[Opening Dataset content section]

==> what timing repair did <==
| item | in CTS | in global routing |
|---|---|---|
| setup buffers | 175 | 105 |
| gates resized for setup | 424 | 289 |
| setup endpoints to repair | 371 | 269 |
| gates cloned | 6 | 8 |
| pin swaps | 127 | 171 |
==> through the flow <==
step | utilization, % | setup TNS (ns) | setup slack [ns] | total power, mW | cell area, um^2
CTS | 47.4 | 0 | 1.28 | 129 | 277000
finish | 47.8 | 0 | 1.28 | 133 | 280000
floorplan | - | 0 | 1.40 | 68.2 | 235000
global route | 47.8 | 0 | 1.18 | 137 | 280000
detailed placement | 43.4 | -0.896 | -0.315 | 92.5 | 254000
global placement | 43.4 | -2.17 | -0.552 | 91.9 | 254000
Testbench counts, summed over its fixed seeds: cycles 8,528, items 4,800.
Source: an optimization exercise on an open RTL-to-GDS flow (aim: small area, a short achievable clock period and few clock cycles). Production flows keep margins and buffers that such runs may drop. No functional check of the RTL was part of any run shown here. Power figures rest on the tool's default switching activity, not on a simulated workload.

==> flow/design.v (outline; a module is shown in full before it is edited, if it fits) <==
// module sixteen_lane_string_hash: 7988 lines
module sixteen_lane_string_hash (
  input  wire logic                         clk,
  input  wire logic                         rst,
  input  wire logic                         s_tvalid,
  output      logic                         s_tready,
  input  wire logic [slsh_pkg::S_DATA_W-1:0] s_tdata,    
  input  wire logic                         s_tuser,    
  input  wire logic                         s_tlast,    
  output      logic                         m_tvalid,
  input  wire logic                         m_tready,
  output      logic [slsh_pkg::M_DATA_W-1:0] m_tdata,    
  output      logic                         m_tlast     
);
  // ...
==> flow/flow/run.sh <==
#!/bin/bash
# Standard layout, with one extra step between synthesis and floorplan:
# flow/polarity.py pushes inverters through full-adder cells (a full adder is
# self-dual), which removes most of the inverters that synthesis leaves between
# the adders of the carry-save trees. Registers are not touched.
set -euo pipefail
work=$(pwd)
res=$work/orfs/results/${FLOW_PLATFORM:-sky130hd}/sixteen_lane_string_hash/base
bash standard.sh synth > "$work/synth.log" 2>&1
cp "$res/1_2_yosys.v" "$work/1_2_yosys.orig.v"
python3 flow/polarity.py "$work/1_2_yosys.orig.v" "$res/1_2_yosys.v" > "$work/polarity.log" 2>&1
bash standard.sh > "$work/layout.log" 2>&1
test -f out/final.def
==> flow/flow/polarity.py <==
#!/usr/bin/env python3
"""Pushes inverters through full-adder cells.

A full adder is self-dual: FA(~a, ~b, ~c) = (~sum, ~cout). Synthesis leaves many
inverters between full adders; this chooses, for each full adder, whether it
works on its signals' complements, so that as few nets as possible need an
inverted copy, then rewrites the netlist with one inverter per such net.
usage: polarity.py in.v out.v
"""
import re, sys, random

INV = 'sky130_fd_sc_hd__inv_1'
FA_TYPES = ('sky130_fd_sc_hd__fa_1', 'sky130_fd_sc_hd__fa_2', 'sky130_fd_sc_hd__fa_4')
OUT_PINS = {'X', 'Y', 'Q', 'Q_N', 'SUM', 'COUT', 'HI', 'LO'}
INV_TYPES = ('sky130_fd_sc_hd__inv_1', 'sky130_fd_sc_hd__inv_2', 'sky130_fd_sc_hd__inv_4',
             'sky130_fd_sc_hd__clkinv_1', 'sky130_fd_sc_hd__clkinv_2')

src = open(sys.argv[1]).read()
mstart = src.index('module ')
mend = src.rindex('endmodule')
body = src[mstart:mend]

cell_re = re.compile(r'^\s*(sky130_fd_sc_hd__\w+)\s+(\S+)\s*\((.*?)\);\s*$', re.S | re.M)
pin_re = re.compile(r'\.(\w+)\(\s*(.*?)\s*\)\s*(?:,|$)', re.S)

cells = []   # [type, name, [(pin, net)]]
spans = []
for m in cell_re.finditer(body):
    pins = pin_re.findall(m.group(3))
    cells.append([m.group(1), m.group(2), pins])
    spans.append((m.start(), m.end()))
if 'assign ' in body:
    sys.exit('netlist has assign statements')

ports = set()
for m in re.finditer(r'^\s*(input|output|inout)\s+(?:\[[^\]]*\]\s*)?(\S+)\s*;', body, re.M):
    ports.add(m.group(2))

def is_port_net(n):
    base = n.split('[')[0].strip()
    return base in ports or n in ports

driver = {}     # net -> (cell index, pin)
loads = {}      # net -> [(cell index, pin)]
for i, (t, name, pins) in enumerate(cells):
    for p, n in pins:
        if not n:
            continue
        if p in OUT_PINS:
            driver[n] = (i, p)
        else:
            loads.setdefault(n, []).append((i, p))

def is_inv(i):
    return cells[i][0] in INV_TYPES

def inv_in(i):
    return dict(cells[i][2])['A']

def root(n):
    par = 0
    seen = 0
    while n in driver and is_inv(driver[n][0]) and not is_port_net(n):
        n = inv_in(driver[n][0])
        par ^= 1
        seen += 1
        if seen > 1000:
            raise SystemExit('inverter loop')
    return n, par

fa = [i for i, c in enumerate(cells) if c[0] in FA_TYPES]
fa_set = set(fa)
# FAs that may not flip: an output is a port
fixed = set()
for i in fa:
    for p, n in cells[i][2]:
        if p in OUT_PINS and is_port_net(n):
            fixed.add(i)

# logical loads: every non-inverter load pin (and inverter loads driving ports), by root
# each load: (cell index or -1, pin, base net, parity)
ll = []
for i, (t, name, pins) in enumerate(cells):
    if is_inv(i):
        out = dict(pins)['Y']
        if is_port_net(out):
            b, par = root(dict(pins)['A'])
            ll.append((i, 'A', b, par))
        continue
    for p, n in pins:
        if p in OUT_PINS or not n:
            continue
        b, par = root(n)
        ll.append((i, p, b, par))
# output ports driven through inverters are loads of their own; port nets driven directly are fine.

p = {i: 0 for i in fa}
def drv_flip(b):
    d = driver.get(b)
    if d and d[0] in fa_set:
        return p[d[0]]
    return 0

by_base = {}
for k, (i, pin, b, par) in enumerate(ll):
    by_base.setdefault(b, []).append(k)
fa_loads = {i: [] for i in fa}   # load entries on FA inputs
for k, (i, pin, b, par) in enumerate(ll):
    if i in fa_set:
        fa_loads[i].append(k)
fa_outs = {i: [n for pp, n in cells[i][2] if pp in OUT_PINS and n] for i in fa}

def need(k):
    i, pin, b, par = ll[k]
    v = par ^ drv_flip(b)
    if i in fa_set:
        v ^= p[i]
    return v

def net_cost(b):
    return 1 if any(need(k) for k in by_base.get(b, [])) else 0

def cost_around(i):
    nets = set(ll[k][2] for k in fa_loads[i]) | set(fa_outs[i])
    return sum(net_cost(b) for b in nets), nets

total = sum(net_cost(b) for b in by_base)
before = sum(1 for c in cells if c[0] in INV_TYPES)
random.seed(1)
improved = True
rounds = 0
while improved and rounds < 50:
    improved = False
    rounds += 1
    order = fa[:]
    random.shuffle(order)
    for i in order:
        if i in fixed:
            continue
        c0, nets = cost_around(i)
        p[i] ^= 1
        c1 = sum(net_cost(b) for b in nets)
        if c1 < c0:
            improved = True
        elif c1 == c0 and random.random() < 0.3:
            pass
        else:
            p[i] ^= 1
after = sum(net_cost(b) for b in by_base)
sys.stderr.write('inverters before %d, inverted nets after %d (%d rounds)\n' % (before, after, rounds))

# rewrite: new pin connections for non-inverter cells; inverters rebuilt
newnet = {}   # base net -> inverted net name
newinv = []
cnt = 0
def inverted(b):
    global cnt
    if b not in newnet:
        cnt += 1
        nn = '_pol_n%d_' % cnt
        newnet[b] = nn
        newinv.append(('_pol_i%d_' % cnt, b, nn))
    return newnet[b]

conn = {}   # (cell index, pin) -> net
for k, (i, pin, b, par) in enumerate(ll):
    conn[(i, pin)] = inverted(b) if need(k) else b

out_cells = []
keep = [True] * len(cells)
for i, (t, name, pins) in enumerate(cells):
    if is_inv(i):
        outn = dict(pins)['Y']
        if not is_port_net(outn):
            keep[i] = False
            continue
    newpins = []
    for pp, n in pins:
        if pp in OUT_PINS or not n:
            newpins.append((pp, n))
        else:
            newpins.append((pp, conn.get((i, pp), n)))
    cells[i][2] = newpins

def esc(n):
    return n + ' ' if n.startswith('\\') else n

def fmt(t, name, pins):
    return '  %s %s (\n%s\n  );' % (t, esc(name), ',\n'.join('    .%s(%s)' % (pp, esc(n)) for pp, n in pins))

pieces = []
last = 0
for i, (a, e) in enumerate(spans):
    pieces.append(body[last:a])
    if keep[i]:
        pieces.append('\n' + fmt(*cells[i]))
    last = e
pieces.append(body[last:])
nb = ''.join(pieces)
decl = ''.join('  wire %s;\n' % nn for _, _, nn in newinv)
invs = ''.join('\n' + fmt(INV, name, [('A', b), ('Y', nn)]) for name, b, nn in newinv)
# put declarations after the port list
hdr_end = nb.index(');') + 2
nb = nb[:hdr_end] + '\n' + decl + nb[hdr_end:] + invs + '\n'
open(sys.argv[2], 'w').write(src[:mstart] + nb + src[mend:])
sys.stderr.write('wrote %d inverters\n' % len(newinv))
==> flow/standard.sh <==
#!/bin/bash
# synth_recipe.tcl (not shown) runs the flow's synth.tcl, then flattens the netlist and writes it again
# the make line also repeats each setting of config.mk as NAME=value (left out here)
make -C /OpenROAD-flow-scripts/flow DESIGN_CONFIG=/design/flow/config.mk WORK_HOME=/design/flow/orfs CLKGATE_MAP_FILE= SYNTH_SCRIPT=/design/flow/synth_recipe.tcl "${@:-finish}"
==> flow/config.mk <==
export PLATFORM = sky130hd
export DESIGN_NAME = sixteen_lane_string_hash
export DESIGN_NICKNAME = sixteen_lane_string_hash
export VERILOG_FILES = /design/flow/design.v
export SDC_FILE = /design/flow/constraint.sdc
export NUM_CORES = 4
export LEC_CHECK = 0
export CAP_MARGIN = 20
export CORE_MARGIN = 2
export CORE_UTILIZATION = 40
export SLEW_MARGIN = 20
==> flow/constraint.sdc <==
create_clock -name core_clock -period 17.0 [get_ports {clk}]
set_input_delay 3.4000 -clock core_clock [delete_from_list [all_inputs] [get_ports {clk}]]
set_output_delay 3.4000 -clock core_clock [all_outputs]
set_load 0.01 [all_outputs]
This design comes from an exercise in tuning for small area and a short achievable clock period on the open sky130 flow, not from production work. Function was checked by simulation only, so behaviour that the tests miss may differ from the original. Power and IR drop assume default switching activity.

==> inputs of 09-26 <==
Design fir_filter, start of the top module:
module fir_filter
(
    input  logic              clk,
    input  logic              rst_n,
    input  logic [fir_pkg::WD_IN-1:0]  data_in,
    output logic [fir_pkg::WD_OUT-1:0] data_out
);
    localparam int W = fir_pkg::WD_SUM;
    logic [15*fir_pkg::WD_IN-1:0] d_q;      
    logic [W-1:0]                 t0, t0_q;
    logic [W-1:0]                 t1, t1_q;
    logic [W-1:0]                 t2, t2_q;
    logic [W-1:0]                 u0, u1;   
    logic [W-1:0]                 sum;
    logic [W-10:0]                r;        
    logic [fir_pkg::WD_OUT-1:0]   y;
    logic w1;
    logic w2;
    logic w3;
    logic w4;
    logic w5;
    logic w6;
    logic w7;
    logic w8;
    logic w9;
    logic w10;
    logic w11;
    logic w12;
    logic w13;
    logic w14;
    logic w15;
    logic w16;
    logic w17;
    logic w18;
    logic w19;
    logic w20;
    logic w21;
    logic w22;
    logic w23;
    logic w24;
    logic w25;
    logic w26;
    logic w27;
    logic w28;
    logic w29;
    logic w30;
    logic w31;
    logic w32;
    logic w33;
    logic w34;
    logic w35;
    logic w36;
    logic w37;
    logic w38;
    logic w39;
    logic w40;
    logic w41;
    logic w42;
    logic w43;
    logic w44;
    logic w45;
    logic w46;
    logic w47;
    logic w48;
    logic w49;
    logic w50;
    logic w51;
    logic w52;
    logic w53;
    logic w54;
    logic w55;
    logic w56;
    logic w57;
    logic w58;
    logic w59;
    logic w60;
    logic w61;
    logic w62;
    logic w63;
    logic w64;
    logic w65;
    logic w66;
    logic w67;
    logic w68;
    logic w69;
    logic w70;
    logic w71;
    logic w72;
    logic w73;
    logic w74;
    logic w75;
    logic w76;
    logic w77;
    logic w78;
    logic w79;
    logic w80;
    logic w81;
    logic w82;
    logic w83;
  ...
Settings: LEC_CHECK=0, CAP_MARGIN=20, CORE_MARGIN=2, CORE_UTILIZATION=40, SLEW_MARGIN=20, SYNTH_HIERARCHICAL=1, SYNTH_MINIMUM_KEEP_SIZE=0; clock period 12.5 ns.
standard.sh (not shown) runs the stock make flow with config.mk's settings and CLKGATE_MAP_FILE= SYNTH_SCRIPT=/design/flow/synth_recipe.tcl, a recipe that flattens the netlist after the stock synthesis.
==> flow/flow/run.sh <==
#!/bin/bash
# Own layout flow: the standard ORFS flow (standard.sh, unchanged synthesis,
# floorplan, power grid and tap cells), with two changes to how the layout is made:
#  - port buffers are buf_4 cells instead of the delay-buffer cell buffer_ports
#    picks by default;
#  - ORFS's timing repair aims for setup slack of 8.75 ns at the design's 12.5 ns
#    clock, so it repairs the paths that set the achieved period.
# The SDC (clock period, I/O delays, load) is the standard flow's own, unchanged.
set -euo pipefail
bash standard.sh \
  "BUFFER_PORTS_ARGS=-buffer_cell sky130_fd_sc_hd__buf_4" \
  SETUP_SLACK_MARGIN=8.75 \
  finish > standard_flow.log 2>&1
==> 06-07 (differences from 09-26) <==
Settings changed: CTS_CLUSTER_DIAMETER set to 80, CTS_CLUSTER_SIZE set to 30.
==> results_tabular.tex <==
\begin{tabular}{lr}
\hline
Metric & Value \\
\hline
\multicolumn{2}{l}{\textbf{Run status}} \\
\quad Result of the run & finished clean \\
\multicolumn{2}{l}{\textbf{STA}} \\
\quad Portion of the clock cycle consumed by the worst path in the final layout & 0.297 \\
\quad Shortest period the worst path allows & 3.71 ns \\
\multicolumn{2}{l}{\textbf{Pwr}} \\
\quad Internal & 4.33 mW \\
\quad Power consumed by the clock network & 1.08 mW \\
\quad Power per standard cell area & roughly 270 mW/mm\^{}2 \\
\multicolumn{2}{l}{\textbf{Finish}} \\
\quad Fraction of area in clock buffers and inverters & 0.0376 \\
\quad Multi-input gate share of the layout cell area & 0.439 \\
\quad Final instance area & 0.0272 mm\^{}2 \\
\quad Sequential cell area & about 0.012 mm\^{}2 \\
\multicolumn{2}{l}{\textbf{Detailed routing}} \\
\quad Met2 Wirelength & 24600 um \\
\multicolumn{2}{l}{\textbf{Clocking}} \\
\quad CTS H-Tree Depth & 1 \\
\hline
\end{tabular}
(the above is from 06-07)
==> results_tabular.tex <==
\begin{tabular}{lr}
\hline
Metric & Value \\
\hline
\multicolumn{2}{l}{\textbf{Finish}} \\
\quad Largest area class, layout & registers \\
\quad Multi-input gate share of the layout cell area & 0.429 \\
\quad Sequential cell area & 0.0120 mm\^{}2 \\
\quad Fraction of area in clock buffers and inverters & 0.0624 \\
\multicolumn{2}{l}{\textbf{Run status}} \\
\quad Result of the run & finished clean \\
\multicolumn{2}{l}{\textbf{Clocking}} \\
\quad CTS H-Tree Depth & 2 \\
\multicolumn{2}{l}{\textbf{Detailed routing}} \\
\quad Number of iterations in the first detailed-routing pass & 5 \\
\quad Met2 Wirelength & 25200 um \\
\multicolumn{2}{l}{\textbf{Pwr}} \\
\quad Power consumed by the clock network & 1.55 mW \\
\quad Power per standard cell area & approximately 280 mW/mm\^{}2 \\
\multicolumn{2}{l}{\textbf{STA}} \\
\quad Portion of the clock cycle consumed by the worst path in the final layout & 0.295 \\
\quad Shortest period the worst path allows & 3.69 ns \\
\hline
\end{tabular}
(the above is from 09-26)

==> run a <==
fir_filter, a different RTL version from the one above (not shown whole).
==> flow/design.v (excerpt) <==
module fir_filter
(
    input  logic              clk,
    input  logic              rst_n,
    input  logic [fir_pkg::WD_IN-1:0]  data_in,
    output logic [fir_pkg::WD_OUT-1:0] data_out
);
==> flow/config.mk <==
export PLATFORM = sky130hd
export DESIGN_NAME = fir_filter
export DESIGN_NICKNAME = fir_filter
export VERILOG_FILES = /design/flow/design.v
export SDC_FILE = /design/flow/constraint.sdc
export NUM_CORES = 4
export LEC_CHECK = 0
export CAP_MARGIN = 20
export CORE_MARGIN = 2
export CORE_UTILIZATION = 65
export CTS_CLUSTER_DIAMETER = 80
export CTS_CLUSTER_SIZE = 30
export PLACE_DENSITY = 0.75
export SLEW_MARGIN = 20
export SYNTH_HIERARCHICAL = 1
export SYNTH_MINIMUM_KEEP_SIZE = 0
==> flow/constraint.sdc <==
create_clock -name core_clock -period 12.5 [get_ports {clk}]
set_input_delay 2.5000 -clock core_clock [delete_from_list [all_inputs] [get_ports {clk}]]
set_output_delay 2.5000 -clock core_clock [all_outputs]
set_load 0.01 [all_outputs]
==> flow/flow/run.sh <==
#!/bin/bash
# Own layout flow: the standard ORFS flow (standard.sh, unchanged synthesis,
# floorplan, power grid and tap cells), with two changes to how the layout is made:
#  - port buffers are buf_2 cells instead of the delay-buffer cell buffer_ports
#    picks by default;
#  - ORFS's timing repair aims for setup slack of 8.75 ns at the design's 12.5 ns
#    clock, so it repairs the paths that set the achieved period.
# The SDC (clock period, I/O delays, load) is the standard flow's own, unchanged.
set -euo pipefail
bash standard.sh \
  "BUFFER_PORTS_ARGS=-buffer_cell sky130_fd_sc_hd__buf_2" \
  SETUP_SLACK_MARGIN=8.75 \
  finish > standard_flow.log 2>&1
==> run b: changes against run a <==
==> flow/flow/run.sh (replaced) <==
#!/bin/bash
# Own layout flow: the standard ORFS flow (standard.sh, unchanged synthesis,
# floorplan, power grid and tap cells), with two changes to how the layout is made:
#  - port buffers are buf_4 cells instead of the delay-buffer cell buffer_ports
#    picks by default;
#  - ORFS's timing repair aims for setup slack of 8.75 ns at the design's 12.5 ns
#    clock, so it repairs the paths that set the achieved period.
# The SDC (clock period, I/O delays, load) is the standard flow's own, unchanged.
set -euo pipefail
bash standard.sh \
  "BUFFER_PORTS_ARGS=-buffer_cell sky130_fd_sc_hd__buf_4" \
  SETUP_SLACK_MARGIN=8.75 \
  finish > standard_flow.log 2>&1
==> comparison <==
Run a completed with no timing, DRC or antenna violations. Run b completed with no timing, DRC or antenna violations.
Against run b, the first-iteration DRC count of run a is higher by about 8%.
In synthesized area, run b and run a do not differ.
Sequential cell count is the same in run b and run a.
Against run a, the clock power of run b is larger by about 5.5%.
Via count: run b is smaller than run a (0.70%).
Core utilization: run b is higher than run a (0.62 points).
In combinational power, run a and run b hardly differ.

[Closing Dataset content section]

Pull every line with the word "activity" from the data.

Source: an optimization exercise on an open RTL-to-GDS flow (aim: small area, a short achievable clock period and few clock cycles). Production flows keep margins and buffers that such runs may drop. No functional check of the RTL was part of any run shown here. Power figures rest on the tool's default switching activity, not on a simulated workload.
This design comes from an exercise in tuning for small area and a short achievable clock period on the open sky130 flow, not from production work. Function was checked by simulation only, so behaviour that the tests miss may differ from the original. Power and IR drop assume default switching activity.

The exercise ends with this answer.